The Vegas Hotspot That Broke All the Rules - danso
http://www.smithsonianmag.com/history-archaeology/The-Vegas-Hotspot-That-Broke-All-the-Rules-183849101.html?c=y&story=fullstory&device=ipad

======
ChuckMcM
When I lived in Vegas (the 70's) pretty much everyone figured that the other
Casinos had told the owners of the Moulin Rouge that one way or another they
were going out of business. And after doing so, the owners took the money and
ran. As with any community the 'movers and shakers' all knew each other and
things they wanted to happen, happened.

That said, I have only seen steady progress since that time to the present in
making the town more color blind. Yes there are still episodes of racism (my
sister and parents still live there over 40 years!) not always from the folks
you would expect, but moving down the scale from this portrayal in the 50's
to, from an institutional standpoint, gone today. From a citizenry standpoint
it still needs work. But that too gets better.

------
wozniacki
_Cole learned his lesson the night a Strip doorman turned him away. “But
that’s Nat King Cole,” his white companion said._

 _“I don’t care if he’s Jesus Christ,” said the doorman. “He’s a n-----, and
he stays out.”_

Fifty years may seem like a long time. It will be 2063 in fifty years time.

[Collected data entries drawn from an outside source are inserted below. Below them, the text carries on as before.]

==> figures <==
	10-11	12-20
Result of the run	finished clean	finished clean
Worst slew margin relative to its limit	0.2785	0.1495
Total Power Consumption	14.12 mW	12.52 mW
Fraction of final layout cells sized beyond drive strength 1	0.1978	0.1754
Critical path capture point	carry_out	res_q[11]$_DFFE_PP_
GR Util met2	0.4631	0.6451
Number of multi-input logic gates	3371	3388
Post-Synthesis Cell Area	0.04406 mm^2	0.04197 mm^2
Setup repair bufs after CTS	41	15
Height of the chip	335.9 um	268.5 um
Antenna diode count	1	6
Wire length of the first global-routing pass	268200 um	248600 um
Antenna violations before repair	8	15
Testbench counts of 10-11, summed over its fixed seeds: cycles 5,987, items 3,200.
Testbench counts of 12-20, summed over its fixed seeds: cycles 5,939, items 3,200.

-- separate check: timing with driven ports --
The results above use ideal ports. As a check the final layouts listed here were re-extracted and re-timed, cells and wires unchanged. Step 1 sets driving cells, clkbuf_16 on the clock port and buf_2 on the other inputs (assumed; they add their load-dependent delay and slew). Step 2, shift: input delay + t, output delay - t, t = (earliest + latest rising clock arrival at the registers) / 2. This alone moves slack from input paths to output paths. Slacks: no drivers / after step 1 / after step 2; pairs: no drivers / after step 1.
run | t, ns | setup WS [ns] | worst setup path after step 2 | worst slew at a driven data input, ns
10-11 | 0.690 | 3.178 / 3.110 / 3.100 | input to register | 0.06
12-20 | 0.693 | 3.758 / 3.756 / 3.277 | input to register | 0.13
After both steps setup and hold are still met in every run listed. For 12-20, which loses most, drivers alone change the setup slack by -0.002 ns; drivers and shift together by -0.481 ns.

Musk's Hyperloop could be everywhere or not depending on what kind of snags it
hits along the way.[1]

Cancer could be cured, too, again depending on who you ask.[2]

However, what is always far more elusive to predict is the social realm of
problems.

Unlike technological advancements, societal whims and mores are trickier and
are beset by a very different set of challenges.

Will we have reached a veritable post-racial society by then?

We could only wish.

[1]
[http://www.rand.org/pubs/papers/P4874.html](http://www.rand.org/pubs/papers/P4874.html)

[2] [http://www.sciencebasedmedicine.org/personalized-medicine-
vs...](http://www.sciencebasedmedicine.org/personalized-medicine-vs-
evolution/)